Ambiente Artico

Il ghiaccio marino soffre del virus della disinformazione

Ecco come (non) si dovrebbero leggere i dati sul clima, e perché è fondamentale avere analisi precise su ciò che cambia a livello climatico e ambientale.

Perché si parla di clima e non di tempo

Sfortunatamente, il cambiamento climatico come fenomeno di origine antropica, ovvero a opera della specie umana, è ancora materia di dubbi e accesissime discussioni. Quando si analizzano dei dati climatici, infatti, si incorre spesso nel rischio di un’interpretazione equivoca, alle volte dolosa. E proprio per accompagnarvi in un’epoca di disinformazione dilagante, queste righe vogliono stabilire i pilastri di una corretta interpretazione della realtà che ci circonda.

Partiamo da una distinzione fondamentale: parlare di clima e di tempo, quello che ci domandiamo possa fare la mattina alzandoci dal letto, è molto diverso. Al contrario del tempo, che si riferisce a un periodo relativamente ridotto, ad esempio di ore o giorni, il clima richiama una media estesa di minimo un trentennio.

Ovviamente, ciò non significa che i due concetti siano completamente scollegati tra loro, dato che entrambi sono costruiti sugli stessi parametri di temperatura, umidità, precipitazioni, e non solo. Tuttavia, il fatto di servirsi del primo per spiegare, o screditare, il cambiamento del secondo, può a conclusioni parziali e scorrette.

Come leggere i dati sul clima

Ecco un esempio su come (non) leggere un dato climatico. Negli ultimi tempi, è girata molto la notizia che il 2023 sia stato l’anno più caldo di sempre.

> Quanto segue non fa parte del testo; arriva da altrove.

File: src/rtl/spab_pkg.sv
// Shared types and constants for the splat alpha brush texel pipeline.
// No dependencies; used by every module under rtl/.
package spab_pkg;

   // Register indexes of the configuration port
   typedef enum logic [2:0] {
      REG_CENTER_U       = 3'd0,
      REG_CENTER_V       = 3'd1,
      REG_TERRAIN_WIDTH  = 3'd2,
      REG_TERRAIN_HEIGHT = 3'd3,
      REG_INNER_RADIUS   = 3'd4,
      REG_OUTER_RADIUS   = 3'd5,
      REG_BRUSH_ALPHA    = 3'd6,
      REG_BRUSH_MODE     = 3'd7
   } reg_type;

   // Region codes on the result channel
   localparam logic [1:0] REGION_OUT   = 2'd0;
   localparam logic [1:0] REGION_INNER = 2'd1;
   localparam logic [1:0] REGION_RING  = 2'd2;

   typedef struct packed {
      logic signed [17:0] center_u;
      logic signed [17:0] center_v;
      logic [15:0]        terrain_width;
      logic [15:0]        terrain_height;
      logic [15:0]        inner_radius;
      logic [15:0]        outer_radius;
      logic [7:0]         brush_alpha;
      logic [2:0]         brush_mode;
   } cfg_type;

   localparam cfg_type CFG_RESET = '{
      center_u:       18'sd0,
      center_v:       18'sd0,
      terrain_width:  16'd4096,
      terrain_height: 16'd4096,
      inner_radius:   16'd80,
      outer_radius:   16'd160,
      brush_alpha:    8'd255,
      brush_mode:     3'd0
   };

   // Texel word and region flags carried alongside the arithmetic
   typedef struct packed {
      logic [31:0] word;
      logic        inner;
      logic        ring;
   } side_type;

endpackage

File: src/rtl/spab_sqrt.sv
// Pipelined integer square root of a 32-bit value, two result bits per stage.
// Depends on spab_pkg for the carried side data.
module spab_sqrt (
   input  logic                clock,
   input  logic                reset,
   input  logic                in_valid,
   output logic                in_ready,
   input  logic [31:0]         in_n,
   input  spab_pkg::side_type  in_side,
   output logic                out_valid,
   input  logic                out_ready,
   output logic [15:0]         out_root,
   output spab_pkg::side_type  out_side
);

   localparam int NS = 8;

   typedef struct packed {
      logic [17:0] rem;
      logic [15:0] root;
      logic [31:0] n;
   } sq_type;

   logic [NS-1:0]      v_ff;
   logic [NS-1:0]      en;
   sq_type             st_ff [NS];
   sq_type             st_in [NS];
   spab_pkg::side_type side_ff [NS];

   // One restoring step: bring down two bits, try 4*root+1
   function automatic sq_type sq_step(input sq_type s);
      logic [19:0] t;
      logic [19:0] trial;
      sq_type      r;
      t     = {s.rem, s.n[31:30]};
      trial = {2'b00, s.root, 2'b01};
      r.n   = {s.n[29:0], 2'b00};
      if (t >= trial) begin
         r.rem  = 18'(t - trial);
         r.root = {s.root[14:0], 1'b1};
      end else begin
         r.rem  = t[17:0];
         r.root = {s.root[14:0], 1'b0};
      end
      return r;
   endfunction

   always_comb begin
      en[NS-1] = !v_ff[NS-1] || out_ready;
      for (int k = NS - 2; k >= 0; k--) begin
         en[k] = !v_ff[k] || en[k+1];
      end
   end
   assign in_ready = en[0];

   // Two steps per stage
   always_comb begin
      st_in[0] = sq_step(sq_step('{rem: 18'd0, root: 16'd0, n: in_n}));
      for (int k = 1; k < NS; k++) begin
         st_in[k] = sq_step(sq_step(st_ff[k-1]));
      end
   end

   always_ff @(posedge clock) begin
      if (reset) begin
         v_ff <= '0;
      end else begin
         if (en[0]) v_ff[0] <= in_valid;
         for (int k = 1; k < NS; k++) begin
            if (en[k]) v_ff[k] <= v_ff[k-1];
         end
      end
   end

   always_ff @(posedge clock) begin
      if (en[0]) begin
         st_ff[0]   <= st_in[0];
         side_ff[0] <= in_side;
      end
      for (int k = 1; k < NS; k++) begin
         if (en[k]) begin
            st_ff[k]   <= st_in[k];
            side_ff[k] <= side_ff[k-1];
         end
      end
   end

   assign out_valid = v_ff[NS-1];
   assign out_root  = st_ff[NS-1].root;
   assign out_side  = side_ff[NS-1];

endmodule

File: config.mk
export PLATFORM = sky130hd
export DESIGN_NAME = spab_sqrt
export DESIGN_NICKNAME = d
export VERILOG_FILES = /design/src/rtl/spab_pkg.sv /design/src/rtl/spab_sqrt.sv
export SDC_FILE = /design/constraint.sdc
export NUM_CORES = 1
export LEC_CHECK = 0
export BUFFER_PORTS_ARGS = -buffer_cell sky130_fd_sc_hd__buf_2
export CAP_MARGIN = 15
export CORE_MARGIN = 1.5
export CORE_UTILIZATION = 56
export CTS_BUF_LIST = sky130_fd_sc_hd__clkbuf_16
export CTS_CLUSTER_SIZE = 24
export DETAILED_ROUTE_END_ITERATION = 8
export PLACE_DENSITY = 0.8
export SLEW_MARGIN = 15
export SYNTH_ARGS = -nofsm -noshare
export SYNTH_HDL_FRONTEND = slang
export SYNTH_SLANG_ARGS = --single-unit
File: constraint.sdc
create_clock -name clock -period 6.11 [get_ports clock]
set_clock_uncertainty 0.2 [all_clocks]
set_input_delay 0.611 -clock clock [delete_from_list [all_inputs] [get_ports clock]]
set_output_delay 0.611 -clock clock [all_outputs]
set_load 0.005 [all_outputs]
**src/rtl/blit_pixel_format_converter_unit_defines.svh**
```systemverilog
// Assertion macros shared by the blitter pixel path.
`ifndef BLIT_PIXEL_FORMAT_CONVERTER_UNIT_DEFINES_SVH
`define BLIT_PIXEL_FORMAT_CONVERTER_UNIT_DEFINES_SVH

// Same-cycle implication, checked on every rising edge outside reset.
`define BPFC_ASSERT_IMPL(lbl, ante, cons) \
  lbl: assert property (@(posedge clk) disable iff (!rst_n) (ante) |-> (cons)) \
    else $error("pixel path assertion failed");

// Next-cycle implication, checked on every rising edge outside reset.
`define BPFC_ASSERT_NEXT(lbl, ante, cons) \
  lbl: assert property (@(posedge clk) disable iff (!rst_n) (ante) |=> (cons)) \
    else $error("pixel path assertion failed");

`endif

```
**src/rtl/blit_pfc_pkg.sv**
```systemverilog
package blit_pfc_pkg;

  // Palette geometry.
  localparam int PAL_ENTRIES = 256;
  localparam int PAL_IDX_W   = $clog2(PAL_ENTRIES);

  // Pixel format codes.
  localparam logic [1:0] FMT_PAL  = 2'd0;
  localparam logic [1:0] FMT_565  = 2'd1;
  localparam logic [1:0] FMT_8888 = 2'd2;

  // Input item operations.
  localparam logic OP_CONVERT = 1'b0;
  localparam logic OP_PALETTE = 1'b1;

  // Configuration register indexes.
  localparam int CFG_IDX_W  = 3;
  localparam int CFG_DATA_W = 32;
  localparam logic [CFG_IDX_W-1:0] CFG_SOURCE_FORMAT    = 3'd0;
  localparam logic [CFG_IDX_W-1:0] CFG_DEST_FORMAT      = 3'd1;
  localparam logic [CFG_IDX_W-1:0] CFG_SKIP_TRANSPARENT = 3'd2;
  localparam logic [CFG_IDX_W-1:0] CFG_TRANSPARENT_KEY  = 3'd3;
  localparam logic [CFG_IDX_W-1:0] CFG_KEY_MASK         = 3'd4;

  // Configuration as seen by the pipeline; formats already normalized.
  typedef struct packed {
    logic [1:0]  source_format;
    logic [1:0]  dest_format;
    logic        skip_transparent;
    logic [31:0] transparent_key;
    logic [31:0] key_mask;
  } cfg_t;

  // First stage: accepted item with the source pixel trimmed to its format.
  typedef struct packed {
    logic        valid;
    logic        op;
    logic [31:0] src;
    logic [7:0]  entry_index;
    logic [23:0] entry_rgb;
  } s1_t;

  // Second stage: key decision and palette read data.
  typedef struct packed {
    logic        valid;
    logic        transparent;
    logic        pal_oor;
    logic [31:0] src;
    logic [23:0] pal_rgb;
  } s2_t;

  // Format code 3 behaves as ARGB8888.
  function automatic logic [1:0] norm_format(input logic [1:0] f);
    return (f == 2'd3) ? FMT_8888 : f;
  endfunction

  // Bits of a pixel that belong to a format.
  function automatic logic [31:0] format_mask(input logic [1:0] f);
    logic [31:0] m;
    case (f)
      FMT_PAL: m = 32'h0000_00ff;
      FMT_565: m = 32'h0000_ffff;
      default: m = 32'hffff_ffff;
    endcase
    return m;
  endfunction

  // x*255/63 for a 6-bit VGA component: 4x plus floor(x/21).
  function automatic logic [7:0] vga_scale(input logic [5:0] x);
    logic [1:0] q;
    if (x >= 6'd63) begin
      q = 2'd3;
    end else if (x >= 6'd42) begin
      q = 2'd2;
    end else if (x >= 6'd21) begin
      q = 2'd1;
    end else begin
      q = 2'd0;
    end
    return {x, 2'b00} + {6'd0, q};
  endfunction

endpackage

```
**src/rtl/blit_pfc_pack.sv**
```systemverilog
module blit_pfc_pack (
  input  logic                clk,
  input  logic                rst_n,
  input  logic                advance,
  input  blit_pfc_pkg::cfg_t  cfg,
  input  blit_pfc_pkg::s2_t   s2,
  output logic                out_valid,
  output logic                out_write_enable,
  output logic [31:0]         out_dest_pixel
);

  logic        valid_r;
  logic        write_enable_r;
  logic [31:0] dest_pixel_r;
  logic        write_enable_nxt;
  logic [31:0] dest_pixel_nxt;

  // Expand to ARGB, then pack into the destination format.
  always_comb begin
    logic [1:0]  sf;
    logic [1:0]  df;
    logic [7:0]  a;
    logic [7:0]  r;
    logic [7:0]  g;
    logic [7:0]  b;
    logic [31:0] pix;
    sf = cfg.source_format;
    df = cfg.dest_format;
    case (sf)
      blit_pfc_pkg::FMT_PAL: begin
        a = 8'hff;
        if (s2.pal_oor) begin
          r = 8'h00;
          g = 8'h00;
          b = 8'h00;
        end else begin
          r = s2.pal_rgb[23:16];
          g = s2.pal_rgb[15:8];
          b = s2.pal_rgb[7:0];
        end
      end
      blit_pfc_pkg::FMT_565: begin
        a = 8'hff;
        r = {s2.src[15:11], s2.src[15:13]};
        g = {s2.src[10:5], s2.src[10:9]};
        b = {s2.src[4:0], s2.src[4:2]};
      end
      default: begin
        a = s2.src[31:24];
        r = s2.src[23:16];
        g = s2.src[15:8];
        b = s2.src[7:0];
      end
    endcase
    if (df == blit_pfc_pkg::FMT_PAL) begin
      pix = {24'd0, s2.src[7:0]};
    end else if (df == sf) begin
      pix = s2.src;
    end else if (df == blit_pfc_pkg::FMT_8888) begin
      pix = {a, r, g, b};
    end else begin
      pix = {16'd0, r[7:3], g[7:2], b[7:3]};
    end
    if (s2.transparent) begin
      write_enable_nxt = 1'b0;
      dest_pixel_nxt   = 32'd0;
    end else begin
      write_enable_nxt = 1'b1;
      dest_pixel_nxt   = pix & blit_pfc_pkg::format_mask(df);
    end
  end

  // Output register; holds while the consumer stalls.
  always_ff @(posedge clk) begin
    if (!rst_n) begin
      valid_r <= 1'b0;
    end else if (advance) begin
      valid_r <= s2.valid;
    end
  end

  always_ff @(posedge clk) begin
    if (advance) begin
      write_enable_r <= write_enable_nxt;
      dest_pixel_r   <= dest_pixel_nxt;
    end
  end

  assign out_valid        = valid_r;
  assign out_write_enable = write_enable_r;
  assign out_dest_pixel   = dest_pixel_r;

endmodule

```
===== src/rtl/blit_pixel_format_converter_unit_defines.svh =====
// Assertion macros shared by the blitter pixel path.
`ifndef BLIT_PIXEL_FORMAT_CONVERTER_UNIT_DEFINES_SVH
`define BLIT_PIXEL_FORMAT_CONVERTER_UNIT_DEFINES_SVH

// Same-cycle implication, checked on every rising edge outside reset.
`define BPFC_ASSERT_IMPL(lbl, ante, cons) \
  lbl: assert property (@(posedge clk) disable iff (!rst_n) (ante) |-> (cons)) \
    else $error("pixel path assertion failed");

// Next-cycle implication, checked on every rising edge outside reset.
`define BPFC_ASSERT_NEXT(lbl, ante, cons) \
  lbl: assert property (@(posedge clk) disable iff (!rst_n) (ante) |=> (cons)) \
    else $error("pixel path assertion failed");

`endif


===== src/rtl/blit_pfc_pkg.sv =====
package blit_pfc_pkg;

  // Palette geometry.
  localparam int PAL_ENTRIES = 256;
  localparam int PAL_IDX_W   = $clog2(PAL_ENTRIES);

  // Pixel format codes.
  localparam logic [1:0] FMT_PAL  = 2'd0;
  localparam logic [1:0] FMT_565  = 2'd1;
  localparam logic [1:0] FMT_8888 = 2'd2;

  // Input item operations.
  localparam logic OP_CONVERT = 1'b0;
  localparam logic OP_PALETTE = 1'b1;

  // Configuration register indexes.
  localparam int CFG_IDX_W  = 3;
  localparam int CFG_DATA_W = 32;
  localparam logic [CFG_IDX_W-1:0] CFG_SOURCE_FORMAT    = 3'd0;
  localparam logic [CFG_IDX_W-1:0] CFG_DEST_FORMAT      = 3'd1;
  localparam logic [CFG_IDX_W-1:0] CFG_SKIP_TRANSPARENT = 3'd2;
  localparam logic [CFG_IDX_W-1:0] CFG_TRANSPARENT_KEY  = 3'd3;
  localparam logic [CFG_IDX_W-1:0] CFG_KEY_MASK         = 3'd4;

  // Configuration as seen by the pipeline; formats already normalized.
  typedef struct packed {
    logic [1:0]  source_format;
    logic [1:0]  dest_format;
    logic        skip_transparent;
    logic [31:0] transparent_key;
    logic [31:0] key_mask;
  } cfg_t;

  // First stage: accepted item with the source pixel trimmed to its format.
  typedef struct packed {
    logic        valid;
    logic        op;
    logic [31:0] src;
    logic [7:0]  entry_index;
    logic [23:0] entry_rgb;
  } s1_t;

  // Second stage: key decision and palette read data.
  typedef struct packed {
    logic        valid;
    logic        transparent;
    logic        pal_oor;
    logic [31:0] src;
    logic [23:0] pal_rgb;
  } s2_t;

  // Format code 3 behaves as ARGB8888.
  function automatic logic [1:0] norm_format(input logic [1:0] f);
    return (f == 2'd3) ? FMT_8888 : f;
  endfunction

  // Bits of a pixel that belong to a format.
  function automatic logic [31:0] format_mask(input logic [1:0] f);
    logic [31:0] m;
    case (f)
      FMT_PAL: m = 32'h0000_00ff;
      FMT_565: m = 32'h0000_ffff;
      default: m = 32'hffff_ffff;
    endcase
    return m;
  endfunction

  // x*255/63 for a 6-bit VGA component: 4x plus floor(x/21).
  function automatic logic [7:0] vga_scale(input logic [5:0] x);
    logic [1:0] q;
    if (x >= 6'd63) begin
      q = 2'd3;
    end else if (x >= 6'd42) begin
      q = 2'd2;
    end else if (x >= 6'd21) begin
      q = 2'd1;
    end else begin
      q = 2'd0;
    end
    return {x, 2'b00} + {6'd0, q};
  endfunction

endpackage
## src/design/nmt_ram.sv

```systemverilog
// Generic single-write, single-read RAM with a registered read port.
// Holds the slot table of the NAT mapping block; depends on nothing.
`timescale 1ns / 1ps
`default_nettype none

module nmt_ram #(
    parameter int WIDTH = 8,
    parameter int DEPTH = 64
) (
    input  wire logic                     clk,
    input  wire logic                     wr_en,
    input  wire logic [$clog2(DEPTH)-1:0] wr_addr,
    input  wire logic [WIDTH-1:0]         wr_data,
    input  wire logic                     rd_en,
    input  wire logic [$clog2(DEPTH)-1:0] rd_addr,
    output logic      [WIDTH-1:0]         rd_data
);

    logic [WIDTH-1:0] mem [DEPTH];

    // Write port.
    always_ff @(posedge clk)
    begin
        if (wr_en)
        begin
            mem[wr_addr] <= wr_data;
        end
    end

    // Registered read port.
    always_ff @(posedge clk)
    begin
        if (rd_en)
        begin
            rd_data <= mem[rd_addr];
        end
    end

endmodule

`default_nettype wire

```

Per quanto sensazionalistico, questo titolo, ripreso da molte testate italiane e non, è fuorviante.

La verità è che il 2023 è stato l’anno più caldo mai registrato. Questo significa due cose: primo, che la definizione dell’anomalia climatica dell’anno scorso parte da un determinato momento nel tempo, in questo caso il 1850, quando iniziarono le prime rilevazioni; secondo, che l’aumento della temperatura è calcolato rispetto a un periodo di riferimento di trent’anni, che in questo caso è il 1991-2020. Al variare di questi elementi di riferimento, anche il risultato finale può dunque cambiare. 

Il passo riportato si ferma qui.